═════ Records to use

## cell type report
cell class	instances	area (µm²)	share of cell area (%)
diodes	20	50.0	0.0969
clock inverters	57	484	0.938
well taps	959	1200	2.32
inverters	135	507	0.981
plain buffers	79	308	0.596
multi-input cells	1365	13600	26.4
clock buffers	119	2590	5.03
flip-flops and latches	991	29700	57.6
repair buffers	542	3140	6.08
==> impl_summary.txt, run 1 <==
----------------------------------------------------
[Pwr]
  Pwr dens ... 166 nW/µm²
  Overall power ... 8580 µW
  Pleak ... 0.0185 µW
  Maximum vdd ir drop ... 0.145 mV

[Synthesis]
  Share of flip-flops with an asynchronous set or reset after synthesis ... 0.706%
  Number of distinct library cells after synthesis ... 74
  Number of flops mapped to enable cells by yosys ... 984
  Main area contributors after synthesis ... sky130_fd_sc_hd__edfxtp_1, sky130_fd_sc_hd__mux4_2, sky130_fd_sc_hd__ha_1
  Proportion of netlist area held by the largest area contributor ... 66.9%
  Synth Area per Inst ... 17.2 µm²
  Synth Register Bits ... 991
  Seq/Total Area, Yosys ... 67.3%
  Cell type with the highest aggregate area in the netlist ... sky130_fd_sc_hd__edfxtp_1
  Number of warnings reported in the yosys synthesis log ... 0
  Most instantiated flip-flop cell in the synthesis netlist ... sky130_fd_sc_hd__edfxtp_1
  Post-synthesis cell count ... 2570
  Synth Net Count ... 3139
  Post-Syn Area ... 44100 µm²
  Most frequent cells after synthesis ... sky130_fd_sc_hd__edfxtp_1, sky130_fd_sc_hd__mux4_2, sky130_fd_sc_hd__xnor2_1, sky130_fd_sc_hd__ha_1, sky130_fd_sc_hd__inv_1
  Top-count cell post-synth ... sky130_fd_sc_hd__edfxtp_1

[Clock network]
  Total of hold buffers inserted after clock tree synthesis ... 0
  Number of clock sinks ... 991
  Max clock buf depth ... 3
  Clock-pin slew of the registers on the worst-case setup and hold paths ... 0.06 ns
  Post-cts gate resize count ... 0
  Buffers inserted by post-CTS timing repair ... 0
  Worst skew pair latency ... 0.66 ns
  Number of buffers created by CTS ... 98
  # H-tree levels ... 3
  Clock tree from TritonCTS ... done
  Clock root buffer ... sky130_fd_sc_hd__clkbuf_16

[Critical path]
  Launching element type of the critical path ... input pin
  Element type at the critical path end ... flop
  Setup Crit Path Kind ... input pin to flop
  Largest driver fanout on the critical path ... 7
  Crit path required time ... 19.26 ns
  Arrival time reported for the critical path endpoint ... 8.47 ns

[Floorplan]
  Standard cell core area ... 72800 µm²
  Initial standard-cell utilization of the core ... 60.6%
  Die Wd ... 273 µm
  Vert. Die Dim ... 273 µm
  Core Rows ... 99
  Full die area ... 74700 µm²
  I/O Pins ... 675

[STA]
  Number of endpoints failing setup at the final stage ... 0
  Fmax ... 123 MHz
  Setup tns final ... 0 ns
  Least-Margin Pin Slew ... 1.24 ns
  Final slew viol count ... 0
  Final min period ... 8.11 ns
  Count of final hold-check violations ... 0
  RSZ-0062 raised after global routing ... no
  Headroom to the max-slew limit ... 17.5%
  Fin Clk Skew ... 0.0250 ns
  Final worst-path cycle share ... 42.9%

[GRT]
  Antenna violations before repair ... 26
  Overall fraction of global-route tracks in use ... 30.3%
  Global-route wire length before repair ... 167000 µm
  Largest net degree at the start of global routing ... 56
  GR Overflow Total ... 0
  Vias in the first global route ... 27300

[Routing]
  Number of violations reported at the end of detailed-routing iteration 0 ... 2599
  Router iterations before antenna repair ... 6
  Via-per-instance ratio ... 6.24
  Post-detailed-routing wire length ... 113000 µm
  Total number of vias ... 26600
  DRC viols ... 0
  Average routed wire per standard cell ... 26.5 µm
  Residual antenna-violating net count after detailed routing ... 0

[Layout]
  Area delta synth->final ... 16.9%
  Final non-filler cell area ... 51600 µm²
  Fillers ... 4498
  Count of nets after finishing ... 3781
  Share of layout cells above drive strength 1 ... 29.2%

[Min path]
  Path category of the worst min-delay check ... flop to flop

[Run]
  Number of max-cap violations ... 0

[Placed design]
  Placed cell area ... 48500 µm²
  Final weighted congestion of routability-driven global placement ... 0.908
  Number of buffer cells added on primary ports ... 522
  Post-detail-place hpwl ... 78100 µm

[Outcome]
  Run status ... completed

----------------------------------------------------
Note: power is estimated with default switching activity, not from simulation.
$ cat config.mk
export PLATFORM = sky130hd
export DESIGN_NAME = tnat_cell
export DESIGN_NICKNAME = d
export VERILOG_FILES = /design/src/rtl/core/tnat_pkg.sv /design/src/rtl/core/tnat_cell.sv
export SDC_FILE = /design/constraint.sdc
export NUM_CORES = 1
export LEC_CHECK = 0
export ABC_AREA = 1
export BUFFER_PORTS_ARGS = -buffer_cell sky130_fd_sc_hd__clkbuf_2
export CELL_PAD_IN_SITES_DETAIL_PLACEMENT = 0
export CELL_PAD_IN_SITES_GLOBAL_PLACEMENT = 1
export CORE_AREA = 2 2 205 207
export CTS_CLUSTER_DIAMETER = 100
export DETAILED_ROUTE_END_ITERATION = 16
export DIE_AREA = 0 0 207 209
export MAX_ROUTING_LAYER = met4
export PLACE_DENSITY_LB_ADDON = 0.1
export SKIP_CTS_REPAIR_TIMING = 1
export SYNTH_ARGS = -nofsm -noshare
export SYNTH_HDL_FRONTEND = slang
export SYNTH_SLANG_ARGS = --single-unit
$ cat constraint.sdc
create_clock -name clk -period 0.8 [get_ports clk]
set_clock_uncertainty 0.1 [all_clocks]
set_input_delay 0.16 -clock clk [delete_from_list [all_inputs] [get_ports clk]]
set_output_delay 0.16 -clock clk [all_outputs]
set_load 0.05 [all_outputs]
$ cat src/rtl/core/tnat_pkg.sv
// tnat_pkg: shared types, constants and helpers for the TCP NAT mapping table.
// Depends on nothing; every module of the block imports it.
package tnat_pkg;

  localparam int ENTRIES = 256;
  localparam int IW      = $clog2(ENTRIES);

  typedef enum logic [1:0] {
    OP_OUT  = 2'd0,
    OP_IN   = 2'd1,
    OP_TICK = 2'd2,
    OP_BAD  = 2'd3
  } op_t;

  typedef enum logic [2:0] {
    ST_HIT   = 3'd0,
    ST_NEW   = 3'd1,
    ST_MISS  = 3'd2,
    ST_FULL  = 3'd3,
    ST_BAD   = 3'd4,
    ST_SWEEP = 3'd5
  } status_t;

  typedef enum logic [1:0] {
    REG_EXT_IP  = 2'd0,
    REG_BASE    = 2'd1,
    REG_TIMEOUT = 2'd2
  } reg_idx_t;

  typedef enum logic [1:0] {
    FIN_OPEN = 2'd0,
    FIN_SEEN = 2'd1,
    FIN_RST  = 2'd2
  } fin_code_t;

  typedef struct packed {
    logic [1:0]  operation;
    logic [31:0] src_ip;
    logic [15:0] src_port;
    logic [31:0] dst_ip;
    logic [15:0] dst_port;
    logic [31:0] seq_num;
    logic [31:0] ack_num;
    logic        fin_flag;
    logic        rst_flag;
    logic        ack_flag;
  } in_t;

  typedef struct packed {
    logic [2:0]  status;
    logic [31:0] new_ip;
    logic [15:0] new_port;
    logic [8:0]  removed_count;
  } out_t;

  typedef struct packed {
    logic        valid;
    logic [31:0] inside_ip;
    logic [15:0] inside_port;
    logic [31:0] server_ip;
    logic [15:0] server_port;
    logic [31:0] inside_seq_end;
    logic [31:0] inside_ack;
    logic [1:0]  inside_fin_state;
    logic [31:0] outside_seq_end;
    logic [31:0] outside_ack;
    logic [1:0]  outside_fin_state;
    logic [31:0] last_touch;
  } entry_t;

  // Work the head does on the entry passing it this cycle.
  typedef enum logic [1:0] {
    HM_OUT   = 2'd0,
    HM_IN    = 2'd1,
    HM_TICK  = 2'd2,
    HM_CLAIM = 2'd3
  } hmode_t;

  typedef struct packed {
    hmode_t      mode;
    logic        searching;   // no hit yet in this pass
    logic        claim_here;  // entry at head is the one being claimed
    logic [15:0] ext_port;    // external port of the entry at head
    logic [31:0] tick_now;
    logic [15:0] timeout;
  } head_ctrl_t;

  typedef struct packed {
    logic took;     // hit found and updated
    logic is_free;
    logic kill;
  } head_ev_t;

  function automatic logic [1:0] next_fin(logic [1:0] old, logic fin, logic rst);
    logic [1:0] r;
    r = old;
    if (rst)      r = FIN_RST;
    else if (fin) r = FIN_SEEN;
    return r;
  endfunction

endpackage

$ cat src/rtl/core/tnat_cell.sv
// tnat_cell: one storage cell of the rotating entry chain.
// Depends on tnat_pkg for entry_t.
module tnat_cell (
  input  logic            clk,
  input  logic            rst,
  input  logic            shift,
  input  tnat_pkg::entry_t d,
  output tnat_pkg::entry_t q
);
  import tnat_pkg::*;

  logic   held_valid;
  entry_t held;

  // Valid bit is control state, cleared by reset; the rest is payload.
  always_ff @(posedge clk) begin
    if (rst) begin
      held_valid <= 1'b0;
    end else if (shift) begin
      held_valid <= d.valid;
    end
  end

  always_ff @(posedge clk) begin
    if (shift) begin
      held <= d;
    end
  end

  always_comb begin
    q       = held;
    q.valid = held_valid;
  end

endmodule

* Yosys cells after proc, flatten, opt, wreduce, memory -nomap -nowiden
Cells that the tools add are included.
Widths: inputs -> output; s select.
** Storage, ports and cells
- Word-level logic and storage cells :: 12
- Input bits :: 264
- Register bits :: 261

* Depth between registers and ports, before layout
Gate-level depths: netlist (run 1).
- Word-level depth :: 0
- Depth in mapped cells :: 4
- Gate-level depth less buffers :: 4

* Worst setup path before layout (run 1)
No wires, ideal clock.
- Kind :: register to output
- From :: register held, in the netlist q[0]
- To :: output q[0] in the netlist's numbering
- Path buffers :: 0
- Data arrival time :: 0.601 ns
- Data required time :: 0.540 ns
- Path slack :: -0.061 ns
- Cell stages (with the launch flop) :: 1
- Cell sequence :: edfxtp_1
** RTL lines
- from (decl) :: RTL line tnat_cell.sv:13 : entry_t held;
- from (signal assigned) :: RTL line tnat_cell.sv:26 : held <= d;
- to (decl) :: RTL line tnat_cell.sv:8 : output tnat_pkg::entry_t q
No word-level cell between the ends.

* Worst setup path after layout (run 1)
- From :: register held, in the netlist q[33]
- To :: output q[33] in the netlist's numbering
No word-level cell between the ends.

==> impl_metrics.env, run 1 <==
export IMPL_status="complete, but fails checks"
export IMPL_violations="negative hold slack, negative setup slack"
export IMPL_netSwitchingFraction_pct=28.3
export IMPL_drt_wirelength_per_cell_um=16.1
export IMPL_nets=1371
export IMPL_peakVddDrop_v=0.00162
export IMPL_crit_type="flip-flop to primary output"
export IMPL_drv_cap=0
export IMPL_drive_above_1_share_pct=52.2
export IMPL_fp_dieW_um=207
export IMPL_arrival_ps=1170
export IMPL_pre_cts_slack_ps=-382
export IMPL_critPathLaunch="q[33]"
export IMPL_endpoint_kind="primary output"
export IMPL_rows=75
export IMPL_power_density_nw_per_um2=2310
export IMPL_crit_chain="buf_12"
export IMPL_seq_power_share_pct=43.6
export IMPL_die_area_um2=43300
export IMPL_synthCells=268
export IMPL_whs_ps=-108
export IMPL_cts_tree="built"
export IMPL_synth_warnings=0
export IMPL_grt_pass1_wl_um=35400
export IMPL_startpoint_type="flip-flop"
export IMPL_viasPerCell=3.54
export IMPL_syn_num_nets=532
export IMPL_portBuffers=524
export IMPL_switchingPower_mw=10.9
export IMPL_clkPwrFrac_pct=34.9
export IMPL_worstPathRequired_ps=540
export IMPL_rsz0062_at_grt="yes"
export IMPL_period_minus_slack_ps=1430
export IMPL_cpMaxStageDelayCell="edfxtp_1"
export IMPL_routed_wl_um=27000
export IMPL_cts_made_buffers=31
export IMPL_drt_first_pass_iters=4
export IMPL_ys_seq_area_share_pct=99.6
export IMPL_synth_area_leaders="edfxtp_1 99%, dfxtp_1 0.25%, buf_4 0.096%"
export IMPL_clkTransAtPathRegs_ps=60
export IMPL_drt_iter0_markers=205
export IMPL_synth_area_um2=7860
export IMPL_grtUsageTotal_pct=11.5
export IMPL_synth_top_cell_area_share_pct=99.3
export IMPL_slew_headroom_pct=79.5
export IMPL_min_path_type="primary input to flip-flop"
export IMPL_rr_endpoint="held_valid"
export IMPL_start_util_pct=19.0
export IMPL_comb_power_share_pct=21.5
export IMPL_grt_max_degree=30
export IMPL_die_height_um=209
export IMPL_reg2regPathDepth=2
export IMPL_antenna_found_initial=1
export IMPL_layout_common_cells="262 x dlygate4sd3_1, 262 x clkbuf_2, 260 x edfxtp_1, 259 x buf_6, 31 x clkbuf_16"
export IMPL_final_setup_worst_slack_ps=-629
export IMPL_ys_seq_elements=261
export IMPL_worst_pin_slew_ps=308
export IMPL_tns_ps=-148130
export IMPL_num_io_pins=525
export IMPL_core_um2=41300
export IMPL_gp_congestion=0.771
export IMPL_clock_fmax_mhz=700
export IMPL_slew_viol_final=0
export IMPL_r2r_start="held_valid"
export IMPL_vias=5907
export IMPL_cts_root_buffer="clkbuf_16"
export IMPL_ys_types=7
export IMPL_worst_r2r_setup_slack_ps=90
export IMPL_finalHoldViolations=3
export IMPL_slowest_delay_ps=420
export IMPL_syn_area_per_cell_um2=29.3
export IMPL_htreeDepth=1
export IMPL_yosysTopAreaCell="edfxtp_1"
export IMPL_numClockSinks=261
export IMPL_grt_ovfl_total=0
export IMPL_dp_hpwl_um=20100
export IMPL_p_int_mw=27.6
export IMPL_worst_skew_pair_late_latency_ps=550
export IMPL_endpoint="q[33]"
export IMPL_clock_path_buffers=3
export IMPL_final_util_pct=40.3
export IMPL_total_power_mw=38.5
export IMPL_syn_to_final_growth_pct=112
export IMPL_cp_top_family="flip-flops"
export IMPL_drtAntennaViolNets=0
export IMPL_p_leak_nw=6.96
export IMPL_grt_pass1_vias=5196
export IMPL_path_depth=1
export IMPL_cp_buffers_inverters=1
export IMPL_path_max_fanout=1
export IMPL_fin_crit_sh_pct=179
export IMPL_finalSetupViolations=261
export IMPL_drc=0
Yosys cell counts:
library cell / number
dfxtp_1: 1
edfxtp_1: 260
inv_1: 2
nor2_1: 1
nor2_2: 1
buf_4: 1
nand2_1: 2
sequential cells by signal, summed over array words and instances (netlist names):
signal,count
held_valid,1
q,260
power by group through the flow:
stage / Clock [mW] / Sequential, mW / Combinational [mW]
floorplan: 0 / 20.6 / 0.0259
global placement: 0 / 16.8 / 6.04
detailed placement: 0 / 16.8 / 6.03
CTS: 14.0 / 16.6 / 6.03
global route: 14.5 / 16.9 / 8.60
finish: 13.4 / 16.8 / 8.30
per-layer routing:
layer,track usage (%),vias to the layer above,routed length [um]
li1,-,2776,-
met1,11.7,2797,9300
met2,20.2,285,14600
met3,4.52,49,2250
met4,3.82,0,796
met5,-,-,0
how the worst min path moves through the flow:
stage                 from     end  slack (ps)  cells past startpoint
finish               shift  q[240]        -110                      1
global route         shift  q[240]        -130                      1
CTS                 d[142]  q[142]        -380                      1
detailed placement  d[213]  q[213]         240                      1
global placement    d[213]  q[213]         240                      1
floorplan             d[0]    q[0]         160                      0
cells by family (layout without fill, tap and decap cells):
logic type	count (synthesis)	count (layout)	share of synthesized area, %
DFF	261	261	99.6
buffers and inverters	3	866	0.191
other	0	1	0
and+or+nand+nor	4	4	0.223
layout make-up:
| class | count | area [um^2] |
|---|---|---|
| fill | 3920 | 24700 |
| sequential | 261 | 7830 |
| timing repair buffer | 807 | 7140 |
| clock buffer | 35 | 791 |
| tap | 539 | 674 |
| clock inverter | 22 | 176 |
| multi-input combinational | 4 | 17.5 |
| inverter | 2 | 7.51 |
| antenna | 1 | 2.50 |
per-stage QoR:
stage                     cell area (um^2)  instances
after floorplan                       7860        268
after global placement               11400       1351
after detailed placement             11400       1351
after CTS                            12400       1408
after global routing                 16600       1671
final                                16600       1671
Note: power is estimated with default switching activity, not from simulation.
==> run 2: changes to the inputs <==
--- a/config.mk
+++ b/config.mk
@@ -9,10 +9,11 @@
 export BUFFER_PORTS_ARGS = -buffer_cell sky130_fd_sc_hd__clkbuf_2
 export CELL_PAD_IN_SITES_DETAIL_PLACEMENT = 0
 export CELL_PAD_IN_SITES_GLOBAL_PLACEMENT = 1
-export CORE_AREA = 2 2 205 207
+export CORE_AREA = 2 2 202 204
+export CTS_BUF_LIST = sky130_fd_sc_hd__clkbuf_2
 export CTS_CLUSTER_DIAMETER = 100
 export DETAILED_ROUTE_END_ITERATION = 16
-export DIE_AREA = 0 0 207 209
+export DIE_AREA = 0 0 204 206
 export MAX_ROUTING_LAYER = met4
 export PLACE_DENSITY_LB_ADDON = 0.1
 export SKIP_CTS_REPAIR_TIMING = 1
==> run 2 against run 1 <==
Compared with the run above:
- the flow now stops in global routing
- synthesized area stayed put
- synthesized cell count stayed put
==> impl_metrics.env, run 2 <==
export IMPL_dp_hpwl_um=19600
export IMPL_cts_root_buffer="clkbuf_2"
export IMPL_grt_max_degree=33
export IMPL_worstEpCategory="primary output"
export IMPL_synth_top_family_by_area="simple AND/OR/NAND/NOR gates"
export IMPL_num_io_pins=525
export IMPL_synthCells=268
export IMPL_fp_dieW_um=204
export IMPL_numClockSinks=261
export IMPL_htreeDepth=3
export IMPL_start_util_pct=19.6
export IMPL_syn_area_per_cell_um2=29.3
export IMPL_portBuffers=524
export IMPL_clock_path_buffers=3
export IMPL_synth_area_mux_share_pct=0
export IMPL_ys_seq_area_share_pct=99.6
export IMPL_syn_num_nets=532
export IMPL_pre_cts_slack_ps=-356
export IMPL_crit_endpoint="q[186]"
export IMPL_placed_cells=1340
export IMPL_yosys_area_share_simple_pct=0.223
export IMPL_ys_seq_elements=261
export IMPL_synth_compound_area_share_pct=0
export IMPL_cts_made_buffers=77
export IMPL_synth_adder_area_share_pct=0
export IMPL_gp_congestion=0.718
export IMPL_synth_top_cell_area_share_pct=99.3
export IMPL_die_height_um=206
export IMPL_synth_warnings=0
export IMPL_synth_area_um2=7860
export IMPL_place_area_um2=11400
export IMPL_toolErrorMsg="[ERROR RSZ-0060] Max buffer count reached."
export IMPL_synth_common_cells="260 x edfxtp_1, 2 x inv_1, 2 x nand2_1"
export IMPL_synth_area_leaders="edfxtp_1 99%, dfxtp_1 0.25%, buf_4 0.096%"
export IMPL_rows=74
export IMPL_ys_types=7
export IMPL_synthFlopType="edfxtp_1"
export IMPL_lastStage="global routing"
export IMPL_status="aborted with a tool error"
export IMPL_synth_edff_count=260
export IMPL_synth_xor_area_share_pct=0
export IMPL_async_flop_share_pct=0
export IMPL_yosysMostFrequentCell="edfxtp_1"
export IMPL_yosysTopAreaCell="edfxtp_1"
==> run 2: cell counts after synthesis <==
No cell type changed its count.
==> run 2: cell families after synthesis <==
| logic type | after synthesis |
|---|---|
| buf+inv | 3 |
| simple gates | 4 |
| flops | 261 |
==> run 2: stage by stage <==
| stage | hold WS (ps) | util (%) | setup TNS, ps |
|---|---|---|---|
| floorplan | 159 | - | -15760 |
| global placement | 237 | 28.3 | -89600 |
| detailed placement | 239 | 28.3 | -90530 |
| CTS | -884 | 30.0 | -302020 |
==> run 3: changes to the inputs <==
==> config.mk (replaced) <==
export PLATFORM = sky130hd
export DESIGN_NAME = tnat_cell
export DESIGN_NICKNAME = d
export VERILOG_FILES = /design/src/rtl/core/tnat_pkg.sv /design/src/rtl/core/tnat_cell.sv
export SDC_FILE = /design/constraint.sdc
export NUM_CORES = 1
export LEC_CHECK = 0
export ABC_AREA = 1
export BUFFER_PORTS_ARGS = -buffer_cell sky130_fd_sc_hd__clkbuf_2
export CORE_AREA = 2 2 203 205
export DETAILED_ROUTE_END_ITERATION = 16
export DIE_AREA = 0 0 205 207
export PLACE_DENSITY_LB_ADDON = 0.15
export SKIP_CTS_REPAIR_TIMING = 1
export SYNTH_ARGS = -nofsm -noshare
export SYNTH_HDL_FRONTEND = slang
export SYNTH_SLANG_ARGS = --single-unit
==> run 3 against run 2 <==
Compared with the run above:
- the flow now finishes, with violations (negative setup slack)
==> impl_metrics.env, run 3 (same netlist as run 1, synthesis figures left out) <==
export IMPL_grtUsageTotal_pct=10.7
export IMPL_fp_dieW_um=205
export IMPL_antenna_found_initial=1
export IMPL_vias=5961
export IMPL_violations="negative setup slack"
export IMPL_netSwitchingFraction_pct=28.9
export IMPL_peakVddDrop_v=0.00168
export IMPL_largest_register_ff_count=260
export IMPL_die_area_um2=42400
export IMPL_reg2regPathDepth=2
export IMPL_seq_power_share_pct=45.1
export IMPL_drtAntennaViolNets=0
export IMPL_startpoint_type="flip-flop"
export IMPL_period_minus_slack_ps=1420
export IMPL_htreeDepth=1
export IMPL_met1Wirelength_um=9550
export IMPL_clkTransAtPathRegs_ps=60
export IMPL_crit_chain="buf_6"
export IMPL_arrival_ps=1160
export IMPL_cts_root_buffer="clkbuf_16"
export IMPL_hold_path_endpoint="q[45]"
export IMPL_clock_fmax_mhz=707
export IMPL_viasPerCell=3.61
export IMPL_topRoutingLayerUsed="met4"
export IMPL_fin_crit_sh_pct=177
export IMPL_comb_power_share_pct=22.3
export IMPL_grt_pass1_vias=5214
export IMPL_grt_ovfl_total=0
export IMPL_p_leak_nw=6.86
export IMPL_drv_cap=0
export IMPL_clock_path_buffers=3
export IMPL_r2r_start="held_valid"
export IMPL_num_io_pins=525
export IMPL_drt_wirelength_per_cell_um=16.3
export IMPL_switchingPower_mw=10.7
export IMPL_portBuffers=524
export IMPL_routed_wl_um=27000
export IMPL_critPathLaunch="q[186]"
export IMPL_worst_skew_pair_late_latency_ps=550
export IMPL_drt_first_pass_iters=4
export IMPL_cpMaxStageDelayCell="edfxtp_1"
export IMPL_drc=0
export IMPL_die_height_um=207
export IMPL_rows=74
export IMPL_cts_made_buffers=29
export IMPL_cp_buffers_inverters=1
export IMPL_grt_max_degree=39
export IMPL_place_area_um2=11400
export IMPL_endpoint_kind="primary output"
export IMPL_path_max_fanout=1
export IMPL_finalHoldViolations=0
export IMPL_start_util_pct=19.5
export IMPL_finalSetupViolations=261
export IMPL_whs_ps=26.5
export IMPL_nets=1364
export IMPL_drt_iter0_markers=214
export IMPL_numClockSinks=261
export IMPL_slew_viol_final=0
export IMPL_min_path_type="primary input to flip-flop"
export IMPL_wl_met3_um=2660
export IMPL_hold_path_depth=2
export IMPL_wl_met2_um=14200
export IMPL_clkPwrFrac_pct=32.6
export IMPL_final_cell_area_um2=16500
export IMPL_power_density_nw_per_um2=2260
export IMPL_rsz0062_at_grt="yes"
export IMPL_rr_endpoint="held_valid"
export IMPL_hp_start="shift"
export IMPL_worst_r2r_setup_slack_ps=90
export IMPL_gp_congestion=0.722
export IMPL_grt_pass1_wl_um=33400
export IMPL_crit_type="flip-flop to primary output"
export IMPL_cp_top_family="flip-flops"
export IMPL_p_int_mw=26.5
export IMPL_slowest_delay_ps=420
export IMPL_slew_headroom_pct=82.8
export IMPL_drive_above_1_share_pct=51.4
export IMPL_tns_ps=-145130
export IMPL_cts_tree="built"
export IMPL_worst_pin_slew_ps=258
export IMPL_layout_common_cells="262 x dlygate4sd3_1, 262 x clkbuf_2, 260 x edfxtp_1, 258 x buf_6, 29 x clkbuf_16"
export IMPL_final_setup_worst_slack_ps=-615
export IMPL_status="complete, but fails checks"
export IMPL_syn_to_final_growth_pct=109
export IMPL_core_um2=40400
export IMPL_dp_hpwl_um=19000
export IMPL_worstPathRequired_ps=540
## run 3: per-layer routing
layer	global-route usage [%]	vias up
met4	3.75	0
met3	4.81	42
li1	-	2760
met2	18.8	301
met5	0	-
met1	11.3	2858
## run 3: worst register-to-register path, delay by kind of cell, from the launching register on
family | cells | cell delay [ps]
flops | 1 | 330
simple gates | 2 | 180
## run 3: worst max path at each step
stage	endpoint	slack, ps	cells past startpoint
CTS	q[143]	-710	1
global placement	q[58]	-320	2
finish	q[186]	-620	1
global route	q[186]	-660	1
detailed placement	q[139]	-320	2
floorplan	q[0]	-60	0
## run 3: layout make-up
type / instances / area [um^2]
inverters: 2 / 7.51
clock buffers: 32 / 737
clock inverters: 19 / 106
fillers: 3705 / 23900
well taps: 532 / 666
flip-flops and latches: 261 / 7830
multi-input cells: 4 / 17.5
repair buffers: 802 / 7100
diodes: 1 / 2.50
## run 3: power groups by stage
stage          Combinational [mW]  Sequential [mW]  Clock (mW)
6_report                     8.30             16.8        12.1
5_1_grt                      8.60             16.9        13.1
4_1_cts                      6.01             16.5        12.6
3_5_place_dp                 6.01             16.8           0
3_3_place_gp                 6.02             16.8           0
2_1_floorplan              0.0259             20.6           0
## run 3: stage by stage
step / total power [mW] / util (%) / cells / setup WS, ps
finish: 37.2 / 40.8 / 1653 / -615
global placement: 22.8 / 28.2 / 1339 / -322
floorplan: 20.6 / - / 268 / -60.6
detailed placement: 22.8 / 28.2 / 1339 / -321
CTS: 35.1 / 30.3 / 1390 / -712
global route: 38.5 / 40.8 / 1653 / -656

══════════

> _Your goal_:
Please repeat word for word the lines above that run from the beginning through the line containing "Overall power ... 8580 µW", keeping both the first and that last line.

> _Response_:
## cell type report
cell class	instances	area (µm²)	share of cell area (%)
diodes	20	50.0	0.0969
clock inverters	57	484	0.938
well taps	959	1200	2.32
inverters	135	507	0.981
plain buffers	79	308	0.596
multi-input cells	1365	13600	26.4
clock buffers	119	2590	5.03
flip-flops and latches	991	29700	57.6
repair buffers	542	3140	6.08
==> impl_summary.txt, run 1 <==
----------------------------------------------------
[Pwr]
  Pwr dens ... 166 nW/µm²
  Overall power ... 8580 µW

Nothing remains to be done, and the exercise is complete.